Dive Brief:
- Kroger announced on Tuesday that it has launched a restaurant supply business offering next-day delivery to establishments in the greater Dallas area.
- Kroger Restaurant Supply offers "competitive wholesale pricing" by the case or unit to restaurants for delivery seven days a week.
- The new supply business comes as grocers increasingly court business clients for their e-commerce services.
Dive Insight:
Kroger angled its new venture as an additional resource for restaurants facing supply chain constraints.
"Supply chain bottlenecks are impacting nearly every restaurant across the country – this opportunity comes at a great time for small and independent restaurants," Corey Mobley, executive director of the North Texas region of the Texas Restaurant Association, said in a statement.
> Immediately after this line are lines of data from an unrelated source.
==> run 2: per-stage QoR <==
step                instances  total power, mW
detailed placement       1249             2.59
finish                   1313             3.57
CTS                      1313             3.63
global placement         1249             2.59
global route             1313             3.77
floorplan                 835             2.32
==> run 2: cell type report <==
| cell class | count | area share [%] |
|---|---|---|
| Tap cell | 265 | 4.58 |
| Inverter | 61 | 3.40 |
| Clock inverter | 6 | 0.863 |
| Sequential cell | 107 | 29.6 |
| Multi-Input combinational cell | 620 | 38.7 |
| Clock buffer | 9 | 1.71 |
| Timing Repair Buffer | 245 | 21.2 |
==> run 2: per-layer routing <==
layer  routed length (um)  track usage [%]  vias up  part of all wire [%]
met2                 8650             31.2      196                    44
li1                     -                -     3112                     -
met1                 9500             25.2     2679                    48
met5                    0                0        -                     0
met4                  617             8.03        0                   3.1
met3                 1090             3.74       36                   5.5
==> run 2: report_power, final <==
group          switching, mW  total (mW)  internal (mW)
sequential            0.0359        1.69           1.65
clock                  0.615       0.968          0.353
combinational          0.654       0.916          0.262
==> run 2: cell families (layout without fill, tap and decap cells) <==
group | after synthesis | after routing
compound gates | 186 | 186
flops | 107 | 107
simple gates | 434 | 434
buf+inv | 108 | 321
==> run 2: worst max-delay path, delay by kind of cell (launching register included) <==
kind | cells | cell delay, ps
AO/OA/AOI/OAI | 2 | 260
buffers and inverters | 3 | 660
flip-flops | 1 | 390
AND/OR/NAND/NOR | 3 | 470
`src/rtl/alu_issue_pkg.sv`:
```
// alu_issue_pkg: opcodes, function codes, FSM states and the instruction
// decode shared by the issue controller.
package alu_issue_pkg;

    localparam logic [5:0] OP_RTYPE = 6'h00;
    localparam logic [5:0] OP_BEQ   = 6'h04;
    localparam logic [5:0] OP_BNE   = 6'h05;
    localparam logic [5:0] OP_ADDI  = 6'h08;
    localparam logic [5:0] OP_ADDIU = 6'h09;
    localparam logic [5:0] OP_SLTI  = 6'h0A;
    localparam logic [5:0] OP_SLTIU = 6'h0B;
    localparam logic [5:0] OP_ANDI  = 6'h0C;
    localparam logic [5:0] OP_ORI   = 6'h0D;
    localparam logic [5:0] OP_XORI  = 6'h0E;
    localparam logic [5:0] OP_LW    = 6'h23;
    localparam logic [5:0] OP_SW    = 6'h2B;

    localparam logic [5:0] FN_SLL  = 6'h00;
    localparam logic [5:0] FN_SRL  = 6'h02;
    localparam logic [5:0] FN_SRA  = 6'h03;
    localparam logic [5:0] FN_SLLV = 6'h04;
    localparam logic [5:0] FN_SRLV = 6'h06;
    localparam logic [5:0] FN_SRAV = 6'h07;
    localparam logic [5:0] FN_ADD  = 6'h20;
    localparam logic [5:0] FN_ADDU = 6'h21;
    localparam logic [5:0] FN_SUB  = 6'h22;
    localparam logic [5:0] FN_SUBU = 6'h23;
    localparam logic [5:0] FN_AND  = 6'h24;
    localparam logic [5:0] FN_OR   = 6'h25;
    localparam logic [5:0] FN_XOR  = 6'h26;
    localparam logic [5:0] FN_NOR  = 6'h27;
    localparam logic [5:0] FN_SLT  = 6'h2A;
    localparam logic [5:0] FN_SLTU = 6'h2B;

    localparam int FLAG_ZERO = 0;
    localparam int FLAG_LT   = 1;
    localparam int FLAG_OVF  = 2;

    // The ALU always sees its operands at these register numbers.
    localparam logic [4:0] ALU_RS_ADDR = 5'b00000;
    localparam logic [4:0] ALU_RT_ADDR = 5'b00001;

    typedef enum logic [1:0] {S_IDLE, S_READ, S_EXEC, S_WB} state_t;

    // What an instruction does at write-back.
    typedef enum logic [1:0] {K_NONE, K_RES, K_SLT, K_BR} kind_t;

    typedef struct packed {
        kind_t      kind;
        logic       ovf_chk;
        logic [4:0] dest;
    } dec_t;

    function automatic dec_t decode(input logic [31:0] instr);
        dec_t d;
        d.kind    = K_NONE;
        d.ovf_chk = 1'b0;
        d.dest    = (instr[31:26] == OP_RTYPE) ? instr[15:11] : instr[20:16];
        case (instr[31:26])
            OP_RTYPE: begin
                case (instr[5:0])
                    FN_SLL, FN_SRL, FN_SRA, FN_SLLV, FN_SRLV, FN_SRAV,
                    FN_ADDU, FN_SUBU, FN_AND, FN_OR, FN_XOR, FN_NOR: d.kind = K_RES;
                    FN_ADD, FN_SUB: begin
                        d.kind    = K_RES;
                        d.ovf_chk = 1'b1;
                    end
                    FN_SLT, FN_SLTU: d.kind = K_SLT;
                    default: d.kind = K_NONE;
                endcase
            end
            OP_ADDI: begin
                d.kind    = K_RES;
                d.ovf_chk = 1'b1;
            end
            OP_ADDIU, OP_ANDI, OP_ORI, OP_XORI: d.kind = K_RES;
            OP_SLTI, OP_SLTIU:                  d.kind = K_SLT;
            OP_BEQ, OP_BNE:                     d.kind = K_BR;
            default:                            d.kind = K_NONE;  // lw, sw, others
        endcase
        return d;
    endfunction

endpackage

```
`src/rtl/alu_issue_rf.sv`:
```
// alu_issue_rf: 32x32 register file, two async read ports, one write port.
// r0 always reads zero and ignores writes.
module alu_issue_rf
    import alu_issue_pkg::*;
(
    input  logic        clk,
    input  logic        rst_n,
    input  logic [4:0]  ra_addr,
    output logic [31:0] ra_data,
    input  logic [4:0]  rb_addr,
    output logic [31:0] rb_data,
    input  logic        we,
    input  logic [4:0]  waddr,
    input  logic [31:0] wdata
);

    logic [31:0] mem [32];

    // Write port; whole array clears on reset.
    always_ff @(posedge clk or negedge rst_n) begin
        if (!rst_n) begin
            for (int i = 0; i < 32; i++) mem[i] <= '0;
        end else if (we && waddr != 5'd0) begin
            mem[waddr] <= wdata;
        end
    end

    assign ra_data = (ra_addr == 5'd0) ? '0 : mem[ra_addr];
    assign rb_data = (rb_addr == 5'd0) ? '0 : mem[rb_addr];

endmodule

```
`src/rtl/alu_issue.sv`:
```
// alu_issue: serial issue controller for an external combinational MIPS ALU.
// IDLE -> READ -> EXEC -> WB, one instruction in flight at a time.
// Optional macro ALU_ISSUE_OVF_TRAP_EN: overflow on add/sub/addi suppresses
// write-back and raises a sticky trap cleared by trap_clr.
module alu_issue
    import alu_issue_pkg::*;
(
    input  logic        clk,
    input  logic        rst_n,
    input  logic        in_valid,
    output logic        in_ready,
    input  logic [31:0] in_instr,
    output logic [31:0] alu_instr,
    output logic [31:0] alu_a,
    output logic [31:0] alu_b,
    input  logic [31:0] alu_result,
    input  logic [2:0]  alu_flags,
    output logic        wb_valid,
    output logic [4:0]  wb_addr,
    output logic [31:0] wb_data,
    output logic        branch_taken,
    output logic        busy
`ifdef ALU_ISSUE_OVF_TRAP_EN
    ,
    output logic        trap,
    input  logic        trap_clr
`endif
);

    state_t      state_q, state_d;
    logic [31:0] instr_q, res_q;
    logic [2:0]  flags_q;
    logic [31:0] rd_a, rd_b;
    logic        ovf_hit, blocked, wr;
    dec_t        dec;

    assign dec     = decode(instr_q);
    assign ovf_hit = dec.ovf_chk && flags_q[FLAG_OVF];

`ifdef ALU_ISSUE_OVF_TRAP_EN
    assign blocked = trap;

    // Sticky trap: set when an overflowing add/sub/addi leaves WB.
    always_ff @(posedge clk or negedge rst_n) begin
        if (!rst_n)                          trap <= 1'b0;
        else if (state_q == S_WB && ovf_hit) trap <= 1'b1;
        else if (trap_clr)                   trap <= 1'b0;
    end
`else
    logic unused_ovf;
    assign blocked    = 1'b0;
    assign unused_ovf = ovf_hit;
`endif

    alu_issue_rf u_rf (
        .clk     (clk),
        .rst_n   (rst_n),
        .ra_addr (instr_q[25:21]),
        .ra_data (rd_a),
        .rb_addr (instr_q[20:16]),
        .rb_data (rd_b),
        .we      (wb_valid),
        .waddr   (wb_addr),
        .wdata   (wb_data)
    );

    // State register.
    always_ff @(posedge clk or negedge rst_n) begin
        if (!rst_n) state_q <= S_IDLE;
        else        state_q <= state_d;
    end

    // Next state and handshake outputs.
    always_comb begin
        state_d  = state_q;
        in_ready = 1'b0;
        busy     = 1'b1;
        case (state_q)
            S_IDLE: begin
                busy     = 1'b0;
                in_ready = !blocked;
                if (in_valid && !blocked) state_d = S_READ;
            end
            S_READ:  state_d = S_EXEC;
            S_EXEC:  state_d = S_WB;
            S_WB:    state_d = S_IDLE;
            default: state_d = S_IDLE;
        endcase
    end

    // Instruction latch, ALU operand drive, result capture.
    always_ff @(posedge clk or negedge rst_n) begin
        if (!rst_n) begin
            instr_q   <= '0;
            alu_instr <= '0;
            alu_a     <= '0;
            alu_b     <= '0;
            res_q     <= '0;
            flags_q   <= '0;
        end else begin
            if (in_valid && in_ready) instr_q <= in_instr;
            if (state_q == S_READ) begin
                alu_instr <= {instr_q[31:26], ALU_RS_ADDR, ALU_RT_ADDR, instr_q[15:0]};
                alu_a     <= rd_a;
                alu_b     <= rd_b;
            end
            if (state_q == S_EXEC) begin
                res_q   <= alu_result;
                flags_q <= alu_flags;
            end
        end
    end

    // Write-back report and branch pulse, live only in WB.
    always_comb begin
        wr = (state_q == S_WB) && (dec.kind == K_RES || dec.kind == K_SLT)
             && (dec.dest != 5'd0);
`ifdef ALU_ISSUE_OVF_TRAP_EN
        wr = wr && !ovf_hit;
`endif
        wb_valid     = wr;
        wb_addr      = wr ? dec.dest : 5'd0;
        wb_data      = !wr ? 32'd0 :
                       (dec.kind == K_SLT) ? {31'd0, flags_q[FLAG_LT]} : res_q;
        branch_taken = (state_q == S_WB) && (dec.kind == K_BR) && flags_q[FLAG_ZERO];
    end

endmodule
```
Kroger has positioned its new business unit as a supplier for small and independent restaurant operators, offering set prices and frequent delivery options for establishments that may have a hard time meeting order minimums and planned supply schedules that many foodservice companies require.
Kroger said fulfillment services are available to catering companies and bakeries as well as restaurants. It’s offering free next-day delivery on orders that total $250 or more.
Having built out sophisticated e-commerce fulfillment networks during the pandemic, grocers are looking for ways to boost demand for those networks as shoppers migrate back to stores, Jordan Berke, founder and CEO of consulting firm Tomorrow Retail Consulting, told Grocery Dive in an interview. Increasingly, retailers are looking to corporate clients to boost e-commerce demand because they place large, recurring orders, he said.
Kroger offers online fulfillment primarily through its stores. It’s also building out a network of automated fulfillment centers that will increasingly handle e-commerce delivery and pickup fulfillment — and that need large order volumes flowing through their systems in order to justify their hefty cost.
Kroger is currently building a 350,000-square-foot automated customer fulfillment center in the Dallas area that’s expected to become operational by the end of this year.
A Kroger spokesperson told Grocery Dive, the restaurant supply service, which is currently a pilot program, does not utilize the new fulfillment center and will instead rely on existing distribution centers at this time.